• _Your instructions_
Determine how many lines in the following listing include "else". Respond with that number only.

====================

## src/div_service_config.svh

```systemverilog
`ifndef DIV_SERVICE_CONFIG_SVH
`define DIV_SERVICE_CONFIG_SVH

// Operand widths, the divisor width is also the quotient and remainder width
`define DIV_DIVIDEND_W 16
`define DIV_DIVISOR_W 8

// Anti-diagonals of approximate cells in the approximate lane
`define DIV_APPROX_DEPTH 4

// Sequence tag width
`define DIV_TAG_W 4

// Shared result queue entries
`define DIV_QUEUE_DEPTH 8

`endif

```

## src/div_arith_pkg.sv

```systemverilog
`default_nettype none

`include "div_service_config.svh"

package div_arith_pkg;

  typedef logic [`DIV_DIVIDEND_W-1:0] div_dividend_t;
  typedef logic [`DIV_DIVISOR_W-1:0] div_divisor_t;

  typedef struct packed {
    logic [`DIV_DIVISOR_W-1:0] quotient;
    logic [`DIV_DIVISOR_W-1:0] remainder;
  } div_quot_rem_t;

  typedef struct packed {
    logic [`DIV_DIVISOR_W-1:0] fault_code;
    logic [`DIV_DIVISOR_W-1:0] dividend_hi;
  } div_fault_t;

  // One result word, read as a fault record when the fault flag is set
  typedef union packed {
    div_quot_rem_t qr;
    div_fault_t    fault;
  } div_result_u;

  localparam logic [`DIV_DIVISOR_W-1:0] DIV_FAULT_ZERO = 'd1;

endpackage

`default_nettype wire

```

## src/div_bus_pkg.sv

```systemverilog
`default_nettype none

`include "div_service_config.svh"

package div_bus_pkg;

  // Which divider lane served a request
  typedef enum logic {
    LANE_EXACT  = 1'b0,
    LANE_APPROX = 1'b1
  } lane_id_e;

  typedef logic [`DIV_TAG_W-1:0] div_tag_t;

endpackage

`default_nettype wire

```

## src/div_array_tri.sv

```systemverilog
`timescale 1ns/1ps
`default_nettype none

`include "div_service_config.svh"

module div_array_tri #(
  parameter int APPROX_DEPTH = 0
) (
  input  wire  [`DIV_DIVIDEND_W-1:0] dividend,
  input  wire  [`DIV_DIVISOR_W-1:0]  divisor,
  output logic [`DIV_DIVISOR_W-1:0]  quotient,
  output logic [`DIV_DIVISOR_W-1:0]  remainder
);

  localparam int N = `DIV_DIVISOR_W;

  // Per-cell minuend, restored output and borrow chain, indexed [row][column]
  wire [N-1:0][N-1:0] cell_x;
  wire [N-1:0][N-1:0] cell_r;
  wire [N-1:0][N:0]   cell_b;
  wire [N-1:0]        top_bit;
  wire [N-1:0]        q_bit;

  for (genvar k = 0; k < N; k++) begin : g_row
    assign cell_b[k][0] = 1'b0;

    if (k == N - 1) begin : g_first
      assign top_bit[k] = dividend[2*N-1];
      for (genvar j = 0; j < N; j++) begin : g_in
        assign cell_x[k][j] = dividend[k+j];
      end
    end else begin : g_next
      // Shift in the next dividend bit under the previous partial remainder
      assign top_bit[k]   = cell_r[k+1][N-1];
      assign cell_x[k][0] = dividend[k];
      for (genvar j = 1; j < N; j++) begin : g_in
        assign cell_x[k][j] = cell_r[k+1][j-1];
      end
    end

    assign q_bit[k] = top_bit[k] | ~cell_b[k][N];

    for (genvar j = 0; j < N; j++) begin : g_col
      wire cell_diff;

      if (k + j < APPROX_DEPTH) begin : g_approx
        // Cheap cell, difference is dropped
        assign cell_diff      = cell_x[k][j];
        assign cell_b[k][j+1] = divisor[j] & (~cell_x[k][j] | cell_b[k][j]);
      end else begin : g_exact
        assign cell_diff      = cell_x[k][j] ^ divisor[j] ^ cell_b[k][j];
        assign cell_b[k][j+1] = (~cell_x[k][j] & divisor[j]) |
                                (~(cell_x[k][j] ^ divisor[j]) & cell_b[k][j]);
      end

      assign cell_r[k][j] = q_bit[k] ? cell_diff : cell_x[k][j];
    end
  end

  assign quotient  = q_bit;
  assign remainder = cell_r[0];

endmodule

`default_nettype wire

```

## src/div_lane.sv

```systemverilog
`timescale 1ns/1ps
`default_nettype none

`include "div_service_config.svh"

module div_lane import div_arith_pkg::*, div_bus_pkg::*; #(
  parameter int APPROX_DEPTH = 0
) (
  input  wire                clk,
  input  wire                arst_n,
  input  wire                in_valid,
  output logic               in_ready,
  input  wire div_dividend_t in_dividend,
  input  wire div_divisor_t  in_divisor,
  input  wire div_tag_t      in_tag,
  output logic               out_valid,
  input  wire                out_ready,
  output div_tag_t           out_tag,
  output logic               out_fault,
  output div_result_u        out_result
);

  logic          s1_valid;
  div_dividend_t s1_dividend;
  div_divisor_t  s1_divisor;
  div_tag_t      s1_tag;
  logic          s1_zero;
  div_result_u   s1_result;
  div_divisor_t  arr_quot;
  div_divisor_t  arr_rem;
  logic          s2_valid;
  logic          s2_advance;

  assign s2_advance = !s2_valid || out_ready;
  assign in_ready   = !s1_valid || s2_advance;
  assign s1_zero    = (s1_divisor == '0);

  div_array_tri #(
    .APPROX_DEPTH(APPROX_DEPTH)
  ) u_array (
    .dividend (s1_dividend),
    .divisor  (s1_divisor),
    .quotient (arr_quot),
    .remainder(arr_rem)
  );

  always_comb begin
    s1_result = '0;
    if (s1_zero) begin
      s1_result.fault.fault_code  = DIV_FAULT_ZERO;
      s1_result.fault.dividend_hi = s1_dividend[`DIV_DIVIDEND_W-1 -: `DIV_DIVISOR_W];
    end else begin
      s1_result.qr.quotient  = arr_quot;
      s1_result.qr.remainder = arr_rem;
    end
  end

  always_ff @(posedge clk or negedge arst_n) begin
    if (!arst_n) begin
      s1_valid <= 1'b0;
      s2_valid <= 1'b0;
    end else begin
      if (in_ready) begin
        s1_valid <= in_valid;
      end
      if (s2_advance) begin
        s2_valid <= s1_valid;
      end
    end
  end

  always_ff @(posedge clk) begin
    if (in_valid && in_ready) begin
      s1_dividend <= in_dividend;
      s1_divisor  <= in_divisor;
      s1_tag      <= in_tag;
    end
    if (s1_valid && s2_advance) begin
      out_tag    <= s1_tag;
      out_fault  <= s1_zero;
      out_result <= s1_result;
    end
  end

  assign out_valid = s2_valid;

endmodule

`default_nettype wire

```

## src/div_service_top.sv

```systemverilog
`timescale 1ns/1ps
`default_nettype none

`include "div_service_config.svh"

module div_service_top import div_arith_pkg::*, div_bus_pkg::*; (
  input  wire                clk,
  input  wire                arst_n,
  input  wire                req_valid,
  output logic               req_ready,
  input  wire                req_approx,
  input  wire div_dividend_t req_dividend,
  input  wire div_divisor_t  req_divisor,
  output logic               rsp_valid,
  input  wire                rsp_ready,
  output lane_id_e           rsp_lane,
  output div_tag_t           rsp_tag,
  output logic               rsp_fault,
  output div_result_u        rsp_result
);

  logic          exact_in_valid;
  logic          exact_in_ready;
  logic          approx_in_valid;
  logic          approx_in_ready;
  div_dividend_t lane_dividend;
  div_divisor_t  lane_divisor;
  div_tag_t      lane_tag;

  logic          exact_done_valid;
  logic          exact_done_ready;
  div_tag_t      exact_done_tag;
  logic          exact_done_fault;
  div_result_u   exact_done_result;
  logic          approx_done_valid;
  logic          approx_done_ready;
  div_tag_t      approx_done_tag;
  logic          approx_done_fault;
  div_result_u   approx_done_result;

  logic          wr_en;
  lane_id_e      wr_lane;
  div_tag_t      wr_tag;
  logic          wr_fault;
  div_result_u   wr_result;
  logic          full;

  req_dispatch u_dispatch (
    .clk          (clk),
    .arst_n       (arst_n),
    .req_valid    (req_valid),
    .req_ready    (req_ready),
    .req_approx   (req_approx),
    .req_dividend (req_dividend),
    .req_divisor  (req_divisor),
    .exact_valid  (exact_in_valid),
    .exact_ready  (exact_in_ready),
    .approx_valid (approx_in_valid),
    .approx_ready (approx_in_ready),
    .lane_dividend(lane_dividend),
    .lane_divisor (lane_divisor),
    .lane_tag     (lane_tag)
  );

  div_lane #(
    .APPROX_DEPTH(0)
  ) u_lane_exact (
    .clk        (clk),
    .arst_n     (arst_n),
    .in_valid   (exact_in_valid),
    .in_ready   (exact_in_ready),
    .in_dividend(lane_dividend),
    .in_divisor (lane_divisor),
    .in_tag     (lane_tag),
    .out_valid  (exact_done_valid),
    .out_ready  (exact_done_ready),
    .out_tag    (exact_done_tag),
    .out_fault  (exact_done_fault),
    .out_result (exact_done_result)
  );

  div_lane #(
    .APPROX_DEPTH(`DIV_APPROX_DEPTH)
  ) u_lane_approx (
    .clk        (clk),
    .arst_n     (arst_n),
    .in_valid   (approx_in_valid),
    .in_ready   (approx_in_ready),
    .in_dividend(lane_dividend),
    .in_divisor (lane_divisor),
    .in_tag     (lane_tag),
    .out_valid  (approx_done_valid),
    .out_ready  (approx_done_ready),
    .out_tag    (approx_done_tag),
    .out_fault  (approx_done_fault),
    .out_result (approx_done_result)
  );

  result_arbiter u_arbiter (
    .clk          (clk),
    .arst_n       (arst_n),
    .exact_valid  (exact_done_valid),
    .exact_ready  (exact_done_ready),
    .exact_tag    (exact_done_tag),
    .exact_fault  (exact_done_fault),
    .exact_result (exact_done_result),
    .approx_valid (approx_done_valid),
    .approx_ready (approx_done_ready),
    .approx_tag   (approx_done_tag),
    .approx_fault (approx_done_fault),
    .approx_result(approx_done_result),
    .wr_en        (wr_en),
    .wr_lane      (wr_lane),
    .wr_tag       (wr_tag),
    .wr_fault     (wr_fault),
    .wr_result    (wr_result),
    .full         (full)
  );

  result_queue u_queue (
    .clk       (clk),
    .arst_n    (arst_n),
    .wr_en     (wr_en),
    .wr_lane   (wr_lane),
    .wr_tag    (wr_tag),
    .wr_fault  (wr_fault),
    .wr_result (wr_result),
    .full      (full),
    .rsp_valid (rsp_valid),
    .rsp_ready (rsp_ready),
    .rsp_lane  (rsp_lane),
    .rsp_tag   (rsp_tag),
    .rsp_fault (rsp_fault),
    .rsp_result(rsp_result)
  );

endmodule

`default_nettype wire

```

## src/req_dispatch.sv

```systemverilog
`timescale 1ns/1ps
`default_nettype none

module req_dispatch import div_arith_pkg::*, div_bus_pkg::*; (
  input  wire                clk,
  input  wire                arst_n,
  input  wire                req_valid,
  output logic               req_ready,
  input  wire                req_approx,
  input  wire div_dividend_t req_dividend,
  input  wire div_divisor_t  req_divisor,
  output logic               exact_valid,
  input  wire                exact_ready,
  output logic               approx_valid,
  input  wire                approx_ready,
  output div_dividend_t      lane_dividend,
  output div_divisor_t       lane_divisor,
  output div_tag_t           lane_tag
);

  lane_id_e sel_lane;
  div_tag_t tag_q;

  assign sel_lane = req_approx ? LANE_APPROX : LANE_EXACT;

  // Only the chosen lane sees the request
  assign exact_valid  = req_valid && (sel_lane == LANE_EXACT);
  assign approx_valid = req_valid && (sel_lane == LANE_APPROX);
  assign req_ready    = (sel_lane == LANE_APPROX) ? approx_ready : exact_ready;

  assign lane_dividend = req_dividend;
  assign lane_divisor  = req_divisor;
  assign lane_tag      = tag_q;

  always_ff @(posedge clk or negedge arst_n) begin
    if (!arst_n) begin
      tag_q <= '0;
    end else if (req_valid && req_ready) begin
      tag_q <= tag_q + 1'b1;
    end
  end

endmodule

`default_nettype wire

```

## src/result_arbiter.sv

```systemverilog
`timescale 1ns/1ps
`default_nettype none

module result_arbiter import div_arith_pkg::*, div_bus_pkg::*; (
  input  wire              clk,
  input  wire              arst_n,
  input  wire              exact_valid,
  output logic             exact_ready,
  input  wire div_tag_t    exact_tag,
  input  wire              exact_fault,
  input  wire div_result_u exact_result,
  input  wire              approx_valid,
  output logic             approx_ready,
  input  wire div_tag_t    approx_tag,
  input  wire              approx_fault,
  input  wire div_result_u approx_result,
  output logic             wr_en,
  output lane_id_e         wr_lane,
  output div_tag_t         wr_tag,
  output logic             wr_fault,
  output div_result_u      wr_result,
  input  wire              full
);

  lane_id_e last_q;

  always_comb begin
    exact_ready  = 1'b0;
    approx_ready = 1'b0;
    if (!full) begin
      if (exact_valid && approx_valid) begin
        exact_ready  = (last_q == LANE_APPROX);
        approx_ready = (last_q == LANE_EXACT);
      end else begin
        exact_ready  = exact_valid;
        approx_ready = approx_valid;
      end
    end
  end

  assign wr_en     = exact_ready || approx_ready;
  assign wr_lane   = approx_ready ? LANE_APPROX : LANE_EXACT;
  assign wr_tag    = approx_ready ? approx_tag : exact_tag;
  assign wr_fault  = approx_ready ? approx_fault : exact_fault;
  assign wr_result = approx_ready ? approx_result : exact_result;

  // Starts as if the approximate lane went last, so exact wins the first tie
  always_ff @(posedge clk or negedge arst_n) begin
    if (!arst_n) begin
      last_q <= LANE_APPROX;
    end else if (wr_en) begin
      last_q <= wr_lane;
    end
  end

endmodule

`default_nettype wire

```

## src/result_queue.sv

```systemverilog
`timescale 1ns/1ps
`default_nettype none

`include "div_service_config.svh"

module result_queue import div_arith_pkg::*, div_bus_pkg::*; (
  input  wire              clk,
  input  wire              arst_n,
  input  wire              wr_en,
  input  wire lane_id_e    wr_lane,
  input  wire div_tag_t    wr_tag,
  input  wire              wr_fault,
  input  wire div_result_u wr_result,
  output logic             full,
  output logic             rsp_valid,
  input  wire              rsp_ready,
  output lane_id_e         rsp_lane,
  output div_tag_t         rsp_tag,
  output logic             rsp_fault,
  output div_result_u      rsp_result
);

  localparam int DEPTH = `DIV_QUEUE_DEPTH;
  localparam int PTR_W = $clog2(DEPTH);
  localparam logic [PTR_W-1:0] LAST_PTR = PTR_W'(DEPTH - 1);
  localparam logic [PTR_W:0] DEPTH_CNT = (PTR_W + 1)'(DEPTH);

  lane_id_e    lane_mem [DEPTH];
  div_tag_t    tag_mem [DEPTH];
  logic        fault_mem [DEPTH];
  div_result_u result_mem [DEPTH];

  logic [PTR_W-1:0] wr_ptr;
  logic [PTR_W-1:0] rd_ptr;
  logic [PTR_W:0]   count;
  logic             push;
  logic             pop;

  function automatic logic [PTR_W-1:0] next_ptr(input logic [PTR_W-1:0] ptr);
    if (ptr == LAST_PTR) begin
      return '0;
    end
    return ptr + 1'b1;
  endfunction

  assign full      = (count == DEPTH_CNT);
  assign rsp_valid = (count != '0);
  assign push      = wr_en && !full;
  assign pop       = rsp_valid && rsp_ready;

  assign rsp_lane   = lane_mem[rd_ptr];
  assign rsp_tag    = tag_mem[rd_ptr];
  assign rsp_fault  = fault_mem[rd_ptr];
  assign rsp_result = result_mem[rd_ptr];

  always_ff @(posedge clk) begin
    if (push) begin
      lane_mem[wr_ptr]   <= wr_lane;
      tag_mem[wr_ptr]    <= wr_tag;
      fault_mem[wr_ptr]  <= wr_fault;
      result_mem[wr_ptr] <= wr_result;
    end
  end

  always_ff @(posedge clk or negedge arst_n) begin
    if (!arst_n) begin
      wr_ptr <= '0;
      rd_ptr <= '0;
      count  <= '0;
    end else begin
      if (push) begin
        wr_ptr <= next_ptr(wr_ptr);
      end
      if (pop) begin
        rd_ptr <= next_ptr(rd_ptr);
      end
      case ({push, pop})
        2'b10:   count <= count + 1'b1;
        2'b01:   count <= count - 1'b1;
        default: count <= count;
      endcase
    end
  end

endmodule

`default_nettype wire

```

====================

• _Your solution_
8